■ **What this task involves**
Copy out each line in the listing below where the word "name" appears.

■ **Source information**
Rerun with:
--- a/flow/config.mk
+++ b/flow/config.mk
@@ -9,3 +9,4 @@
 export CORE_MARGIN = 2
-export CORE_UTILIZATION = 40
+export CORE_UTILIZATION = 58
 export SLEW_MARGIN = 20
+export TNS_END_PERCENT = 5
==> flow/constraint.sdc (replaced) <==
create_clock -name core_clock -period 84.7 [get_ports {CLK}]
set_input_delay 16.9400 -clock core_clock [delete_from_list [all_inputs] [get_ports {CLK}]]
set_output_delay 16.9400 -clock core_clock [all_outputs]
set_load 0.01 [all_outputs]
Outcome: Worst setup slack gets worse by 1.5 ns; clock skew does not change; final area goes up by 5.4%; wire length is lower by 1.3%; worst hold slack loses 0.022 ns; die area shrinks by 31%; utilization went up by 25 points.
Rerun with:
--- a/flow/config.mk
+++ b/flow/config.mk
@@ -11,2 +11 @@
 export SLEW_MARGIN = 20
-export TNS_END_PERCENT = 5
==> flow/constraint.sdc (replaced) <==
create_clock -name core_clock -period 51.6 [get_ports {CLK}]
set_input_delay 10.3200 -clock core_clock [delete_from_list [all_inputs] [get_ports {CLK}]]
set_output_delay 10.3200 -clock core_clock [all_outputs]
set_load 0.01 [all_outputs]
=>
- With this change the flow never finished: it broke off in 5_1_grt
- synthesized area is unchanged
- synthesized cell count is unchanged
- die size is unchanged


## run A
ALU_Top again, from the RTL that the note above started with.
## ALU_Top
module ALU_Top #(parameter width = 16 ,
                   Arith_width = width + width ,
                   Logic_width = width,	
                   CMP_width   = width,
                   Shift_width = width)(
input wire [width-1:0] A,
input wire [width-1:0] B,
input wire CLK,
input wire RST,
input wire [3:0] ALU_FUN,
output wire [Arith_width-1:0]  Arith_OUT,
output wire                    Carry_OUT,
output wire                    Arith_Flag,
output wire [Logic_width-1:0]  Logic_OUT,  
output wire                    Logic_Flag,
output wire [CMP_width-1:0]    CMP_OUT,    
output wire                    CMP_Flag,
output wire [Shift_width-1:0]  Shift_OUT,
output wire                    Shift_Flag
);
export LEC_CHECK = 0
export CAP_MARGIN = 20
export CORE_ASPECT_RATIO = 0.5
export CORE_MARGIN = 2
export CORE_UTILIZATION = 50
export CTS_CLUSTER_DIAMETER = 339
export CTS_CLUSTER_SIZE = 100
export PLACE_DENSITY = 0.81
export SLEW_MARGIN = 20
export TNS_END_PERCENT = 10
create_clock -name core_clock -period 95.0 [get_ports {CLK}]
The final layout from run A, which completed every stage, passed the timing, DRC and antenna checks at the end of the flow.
==> v27: inputs <==
==> flow/design.v <==
module cpu_design (reset, clock, write_read, M_address, M_data_in, M_data_out,overflow,status);
input reset,clock;
input[7:0] M_data_in;
output reg write_read,overflow;
output reg [7:0] M_data_out;
output reg[11:0] M_address;
reg[15:0] IR;
reg[7:0] MDR;
reg[11:0] MAR,PC;
reg [7:0]R0;
reg [7:0]R1;
reg [7:0]R2;
reg [7:0]R3;
reg [7:0]A;
reg [8:0]F;
output reg[2:0] status;
parameter idle=4'b0000, load=4'b0001, move=4'b0010, add=4'b0011, sub=4'b0100, AND=4'b0101;
parameter OR=4'b0110, XOR=4'b0111, shrp=4'b1000, shlp=4'b1001, swap=4'b1010, jmp=4'b1011;
parameter jz=4'b1100, read=4'b1101, write=4'b1110, stop=4'b1111; 
always@(*)  
begin
	if((reset==1)&&(status==3)&&(IR[15:12]==write)) 
		write_read=1'b1; 
	else
		write_read=1'b0; 
	M_address=MAR;
	M_data_out=MDR;
	overflow=F[8]^F[7];
 end
always @(negedge clock or negedge reset) 
begin
	if(reset==1'b0)
	begin
		MAR<=12'b000000000000;
		status<=3'b000; 
	end
	else  
		case (status)
			3'b000: begin
						status<=3'b001;
						MAR<=PC;
						case(IR[9:8])
							2'b00: A<=R0;
							2'b01: A<=R1;
							2'b10: A<=R2;
							2'b11: A<=R3;
						endcase
					end
			3'b001: begin
						if(IR[15:12]==stop)status<=1;
						else if (IR[15:12]==swap|| (IR[15:12]==jmp)|| IR[15:12]==jz || IR[15:12]==read || IR[15:12]==write) 
							status<=3'b010;
						else
							status<=3'b000;
					end
			3'b010:begin 
						if(IR[15:12]==swap)
							status <= 3'b000;
						else if ((IR[15:12]==jmp)||(IR[15:12]==read)||(IR[15:12]==write))
						begin
							MAR <= IR[11:0];
							status <= 3'b011;
						end
						else if((IR[15:12]==jz)&& (R0[7:0] == 8'b0000_0000)) 
						begin
							MAR <= IR[11:0];
							status <= 3'b011;
						end
						else
						begin
							MAR <= PC;
							status <= 3'b011;
						end
					end
			3'b011:begin
						if((IR[15:12]==write) || (IR[15:12]==read))
						begin
							MAR<=PC;
							status<=3'b100;
						end
						else
							status<=3'b000;
					 end
			3'b100:begin
						status<=3'b000;
					 end
			default:status<=3'b000;
		endcase
end
always@(posedge clock or negedge reset) 
begin
	if(reset==1'b0) 
	begin
		IR<=16'h0000;
		PC<=12'b000000000000;
		MDR<=8'b00000000;
		R0<=8'b00000000;
		R1<=8'b00000000;
		R2<=8'b00000000;
		F=9'b000000000;
		R3<=8'b00000000; 
	end
	else
	begin
		case (status)
			3'b000: begin
						IR[15:8]<=M_data_in;
						IR[7:0]<=8'b00000000; 
						PC<=PC+12'b000000000001; 
					end  
			3'b001: begin  
						case(IR[15:12]) 
							load: R0<={4'b0000,IR[11:8]}; 
							swap:begin
									case(IR[11:10])
										2'b00:begin
													case(IR[9:8])
														2'b00:R0<=R0;
														2'b01:R1<=R0;
														2'b10:R2<=R0;
														2'b11:R3<=R0;
													endcase
												end
										2'b01:begin
													case(IR[9:8])
														2'b00:R0<=R1;
														2'b01:R1<=R1;
														2'b10:R2<=R1;
														2'b11:R3<=R1;
													endcase
												end
										2'b10:begin
													case(IR[9:8])
														2'b00:R0<=R2;
														2'b01:R1<=R2;
														2'b10:R2<=R2;
														2'b11:R3<=R2;
													endcase
												end
										2'b11:begin
													case(IR[9:8])
														2'b00:R0<=R3;
														2'b01:R1<=R3;
														2'b10:R2<=R3;
														2'b11:R3<=R3;
													endcase
												end
									endcase
								  end
							shlp:begin 
									case(IR[11:10]) 
										2'b00:R0<=R0<<1;
										2'b01:R1<=R1<<1;
										2'b10:R2<=R2<<1;
										2'b11:R3<=R3<<1;
									endcase
								  end
							shrp:begin
									case(IR[11:10]) 
										2'b00:R0<=R0>>1;
										2'b01:R1<=R1>>1;
										2'b10:R2<=R2>>1;
										2'b11:R3<=R3>>1;
									endcase
								  end
							add:begin
									case(IR[11:10])
										2'b00:begin
													F=A+R0;
													R0<=F[7:0];
												end
										2'b01:begin
													F=A+R1;
													R1<=F[7:0];
												end
										2'b10:begin
													F=A+R2;
													R2<=F[7:0];
												end
										2'b11:begin
													F=A+R3;
													R3<=F[7:0];
												end
									endcase
								 end
							sub:begin
									case(IR[11:10])
										2'b00:begin
													F=R0-A;
													R0<=F[7:0];
												end
										2'b01:begin
													F=R1-A;
													R1<=F[7:0];
												end
										2'b10:begin
													F=R2-A;
													R2<=F[7:0];
												end
										2'b11:begin
													F=R3-A;
													R3<=F[7:0];
												end
									endcase
								 end
							move:begin
										case(IR[11:10])
											2'b00:R0<=A;
											2'b01:R1<=A;
											2'b10:R2<=A;
											2'b11:R3<=A;
										endcase
								  end
							AND:begin
									case(IR[11:10])
										2'b00:R0=R0 & A;
										2'b01:R1=R1 & A;
										2'b10:R2=R2 & A;
										2'b11:R3=R3 & A;
									endcase
								 end
							OR:begin
									case(IR[11:10])
										2'b00:R0=R0 | A;
										2'b01:R1=R1 | A;
										2'b10:R2=R2 | A;
										2'b11:R3=R3 | A;
									endcase
								end
							XOR:begin
									case(IR[11:10])
										2'b00:R0=R0 ^ A;
										2'b01:R1=R1 ^ A;
										2'b10:R2=R2 ^ A;
										2'b11:R3=R3 ^ A;
									endcase
								 end
							default:;
						endcase
					end 
			3'b010:begin
						case(IR[15:12])
							swap:begin
									case(IR[11:10])
										2'b00:R0<=A;
										2'b01:R1<=A;
										2'b10:R2<=A;
										2'b11:R3<=A;
									endcase
								  end
							read:begin
									IR[7:0]<=M_data_in;
									PC<=PC+12'b000000000001;
								  end
							write:begin
										IR[7:0]<=M_data_in;
										PC<=PC+12'b000000000001;
										MDR<=R0;
									end
							jmp:begin
									IR[7:0]<=M_data_in;
									PC<=PC+12'b000000000001;
								 end
							jz:begin
									IR[7:0]<=M_data_in;
									PC<=PC+12'b000000000001;
								end
						endcase
					 end
			3'b011:begin
						case(IR[15:12])
							jmp:begin
										PC<=IR[11:0];
									end
							jz:begin
									if(R0==8'b00000000)
										PC<=IR[11:0];
								end
							read:begin
									R0<=M_data_in;
								end
							default:;
						endcase
					 end
			3'b100:begin
					 end
			default:; 
		endcase
	end
end 
endmodule
== job 4921 ==
// ascon_p_serial_multiround
module ascon_p_serial_multiround     
     #(parameter BW = 64) (
         input clk,
         input rstn,
         input en,                        
         input en_inc,                    
         input [2:0] slice_idx,           
         input [BW-1:0] slice_in,         
         output reg [BW-1:0] slice_out,   
         output done                      
     );
Settings: LEC_CHECK=0, ABC_AREA=1, CAP_MARGIN=20, CORE_ASPECT_RATIO=0.5, CORE_MARGIN=2, CORE_UTILIZATION=69, CTS_CLUSTER_DIAMETER=351, CTS_CLUSTER_SIZE=96, PLACE_DENSITY=0.4, SETUP_SLACK_MARGIN=0.44, SLEW_MARGIN=20, TNS_END_PERCENT=10; clock period 1.6 ns.
run.sh (not shown) runs the stock make flow with config.mk's settings and CLKGATE_MAP_FILE=.
The log for job 4921 ends in clock tree synthesis (4_1_cts) with error DPL-0038, so the run never completed.
Changes in job 705 relative to job 4921:
- CTS_CLUSTER_DIAMETER: 351 -> 372
- TNS_END_PERCENT: 10 -> 5
- CORE_UTILIZATION: 69 -> 72
- PLACE_DENSITY: 0.4 -> 0.36
- SETUP_SLACK_MARGIN: 0.44 -> unset
- the clock period (ns, I/O delays scaled along): 1.6 -> 1.51
Findings:
- Tool error DPL-0038 stopped job 705 during detailed placement (3_5_place_dp); no final results.
- In the tables for job 4921 and job 705, starting density of the core reads higher with job 705.
- On area reported by Yosys stat, job 4921 and job 705 are neck and neck.
- The post-synthesis cell count of job 4921 and that of job 705 are within noise of each other.
- Job 4921 -> job 705: share of synthesized cell area in full adder, half adder and majority cells delta 0, exact match
- Compared with job 4921, job 705 shows floorplan row count that has gone down by a few percent.
- Die area | job 705 < job 4921
## Diff of input files: job 9572 against job 705
- CTS_CLUSTER_SIZE removed (was 96)
- ABC_AREA removed (was 1)
- CTS_CLUSTER_DIAMETER removed (was 372)
- PLACE_DENSITY removed (was 0.36)
- CORE_ASPECT_RATIO removed (was 0.5)
- CORE_UTILIZATION changed from 72 to 68
- TNS_END_PERCENT removed (was 5)
- the clock period (ns, I/O delays scaled along) changed from 1.51 to 3.43
Findings:
- To summarise job 9572: no stage aborted, but the layout did not pass its checks, failing on setup timing.
- Cmp job 705 and job 9572 / area after synthesis / higher: job 705
- Of job 705 and job 9572, the run reporting the higher instance tally after logic synthesis was job 705.
- Chip area line of the yosys report: higher on job 705
- Comparing job 705 and job 9572, multiplexer share of the synthesized area is higher on job 9572.
- The floorplan row count of job 9572 is higher than that of job 705.
- Compound-cell area share of the yosys netlist in job 9572 is 5.7 points higher than in job 705
- Die area | job 9572 below job 705

---

## sierra
Starting RTL as in the previous note.
make LEC_CHECK=0 ABC_AREA=1 CAP_MARGIN=20 CORE_ASPECT_RATIO=0.5 CORE_MARGIN=2 CORE_UTILIZATION=72 CTS_CLUSTER_DIAMETER=351 CTS_CLUSTER_SIZE=96 PLACE_DENSITY=0.4 SLEW_MARGIN=20 TNS_END_PERCENT=10 finish   # period 1.6 ns
sierra never completed, since it errored out during detailed placement.
Here is what was changed in the inputs of fjord compared with sierra.
- removing PLACE_DENSITY (formerly 0.4)
- removing CORE_ASPECT_RATIO (formerly 0.5)
- removing TNS_END_PERCENT (formerly 10)
- removing CTS_CLUSTER_DIAMETER (formerly 351)
- removing CTS_CLUSTER_SIZE (formerly 96)
- removing ABC_AREA (formerly 1)
- changing CORE_UTILIZATION from 72 to 40
- changing the clock period (ns, I/O delays scaled along) from 1.6 to 4.2
==> results <==
fjord completed every stage of the flow, and the final layout passed the timing, design-rule and antenna checks.
In fjord the area share of xor/xnor cells in the synthesized design turned out 17 points higher than in sierra.
fjord against sierra: simple-gate share of the synthesized area shrank by 25 points; die footprint went up; vertical die size picked up an extra 130 µm.
Summed standard-cell area reported by yosys came out lower on fjord than on sierra.
Compared with sierra, fjord shows a mux contribution to synthesized area that is 3.2 points higher.
In fjord, synthesized cell count is lower than in sierra.
==> flow/design.v <==
`timescale 1ns/1ns
module adder_1(input[11:0] a ,output[11:0] out);
	wire[11:0] b = 12'b000000000001;
	assign out = a + b;
endmodule
module adder(input[11:0] a , b , output[11:0] out);
	assign out = a + b ;
endmodule
`timescale 1ns/1ns
module alu(input[2:0] fun , input[7:0] a,b ,input cin , output logic[7:0] out , output logic zero,cout);
	always @(fun,a,b,cin)begin
    cout = 1'b0;
    case(fun)
      3'b000 : {cout,out} = a + b ;
      3'b001 : {cout,out} = a + b + cin;
      3'b010 : {cout,out} = a - b;
		  3'b011 : {cout,out} = a - b + cin;
		  3'b100 : out = a & b;
		  3'b101 : out = a | b;
		  3'b110 : out = a ^ b;
		  3'b111 : out = ~(a & b);
    endcase
	end
  assign zero = (out == 8'b0) ? 1 : 0;
endmodule
module controller(input[5:0] code,input ze,c,rst,output reg pop,push,memorywrite,memoryread,writeReg,selRR2,selALU2,selpc,ldz,ldc,selz,selc,output reg [1:0] selWD,selRet,output reg [2:0]ALUfn);
  always @(ze,c,code,rst)begin
    pop <= 1'b0;
    push <= 1'b0;
    memorywrite <= 1'b0;
    memoryread <= 1'b0;
    writeReg<= 1'b0;
    selRR2<= 1'b0;
    selALU2<= 1'b0;
    selRet<= 2'b00;
    selpc<= 1'b0;
    ldz<= 1'b0;
    ldc<= 1'b0;
    selz <= 1'b0;
    selc <= 1'b0;
    selWD<= 2'b00;
    ALUfn <= 3'b000;
    if (~rst)begin
    if (code[5:4] == 2'b00) begin
      ALUfn <= code[3:1];
      ldz <= 1'b1;
      ldc <= 1'b1;
      selALU2 <= 1'b1;
      writeReg <= 1'b1;
    end
    if (code [5:4] == 2'b01) begin
      ALUfn <= code[3:1];
      ldz <= 1'b1;
      ldc <= 1'b1;
      writeReg <= 1'b1;
    end
    if (code[5:3] == 3'b110) begin
      selz <= 1'b1;
      selc <= 1'b1;
      ldz <= 1'b1;
      ldc <= 1'b1;
      selWD <= 2'b10;
      writeReg <= 1'b1;
    end
    if (code[5:3] == 3'b100) begin
      selRR2 <= 1'b1;
      ALUfn <= 3'b000;
      if (code [2:1] == 2'b00) begin
        memoryread <= 1'b1;
        selWD<= 2'b01;
        writeReg <= 1'b1;
      end
      if (code [2:1] == 2'b01)begin
        memorywrite<= 1'b1;
      end
    end
    if (code[5:3] == 3'b101) begin
      case(code[2:1])
        2'b00 : selpc <= ze?1:0;
        2'b01 : selpc <= ze?0:1;
        2'b10 : selpc <= c?1:0;
        2'b11 : selpc <= c?0:1;
      endcase
    end
    if (code[5:2] == 4'b1110)begin
      selRet <= 2'b10;
      selpc <= 1'b1;
      if (code[1] == 1'b1)
        push <= 1'b1;
    end
    if (code[5:0] == 6'b111100) begin
      pop <= 1'b1;
      selRet <=2'b01;
    end
    end
  end
endmodule
`timescale 1ns / 1ns
module signExtender(extend, extended );
	input[7:0] extend;
	output[11:0] extended;
	assign extended[7:0] = extend[7:0];
	assign extended[11:8] = {4{extend[7]}};
endmodule
module ff(input in,ld,clk,rst,output logic out);
  always@(posedge clk,posedge rst) begin
    if(rst)
      out <= 1'b0;
    else if(ld)
      out <= in;
  end
endmodule
`timescale 1ns/1ns
module mux2_12(input[11:0] a , b ,input sel , output[11:0] out);
	assign out = (sel) ? b : a ;
endmodule
module mux2_8(input[7:0] a , b , input sel , output[7:0] out);
	assign out = (sel) ? b : a ;
endmodule
module mux2_3(input[2:0] a , b , input sel , output[2:0] out);
	assign out = (sel) ? b : a ;
endmodule
module mux2_1(input a , b , input sel , output out);
	assign out = (sel) ? b : a ;
endmodule
module mux3(input[7:0] a , b , c,input[1:0] sel,output[7:0] out);
  assign out = (sel == 2'b00)?a:(sel == 2'b01)? b:c;
endmodule
module mux3_12(input[11:0] a , b , c,input[1:0] sel,output[11:0] out);
  assign out = (sel == 2'b00)?a:(sel == 2'b01)? b:c;
endmodule
module pc(input[11:0] in,input clk,rst,output logic[11:0] pc);
  always@(posedge clk,posedge rst)begin
    if (rst)
      pc <= 12'b0;
    else
      pc <= in;
  end
endmodule
module registerFile(input[2:0] RR1,RR2,WR,input[7:0] WD,input W,clk,rst,output logic [7:0] RD1,RD2);
  logic[7:0][7:0] registers;
  assign RD1 = registers[RR1];
  assign RD2 = registers[RR2];
  always @(posedge clk,posedge rst)begin
    if (rst)
      registers <= '0;
    else if (W)
      registers[WR] <= WD;
  end
endmodule
`timescale 1ns/1ns
module shiftReg(input[7:0] Data,input[2:0]sc,input[1:0]fn,output logic[7:0] out,output logic c,z);
  logic [15:0] rotl, rotr;
  assign rotl = {Data, Data} << sc;
  assign rotr = {Data, Data} >> sc;
  always@(*)begin
    c = 1'b0;
    case (fn)
      2'b00 : begin
        out = Data << sc;
        if (sc != 3'd0) c = Data[3'd0 - sc];
      end
      2'b01 : begin
        out = Data >> sc;
        if (sc != 3'd0) c = Data[sc - 3'd1];
      end
      2'b10 : out = rotl[15:8];
      default : out = rotr[7:0];
    endcase
  end
  assign z = out?0:1;
endmodule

■ **Exercise answer**
create_clock -name core_clock -period 84.7 [get_ports {CLK}]
create_clock -name core_clock -period 51.6 [get_ports {CLK}]
create_clock -name core_clock -period 95.0 [get_ports {CLK}]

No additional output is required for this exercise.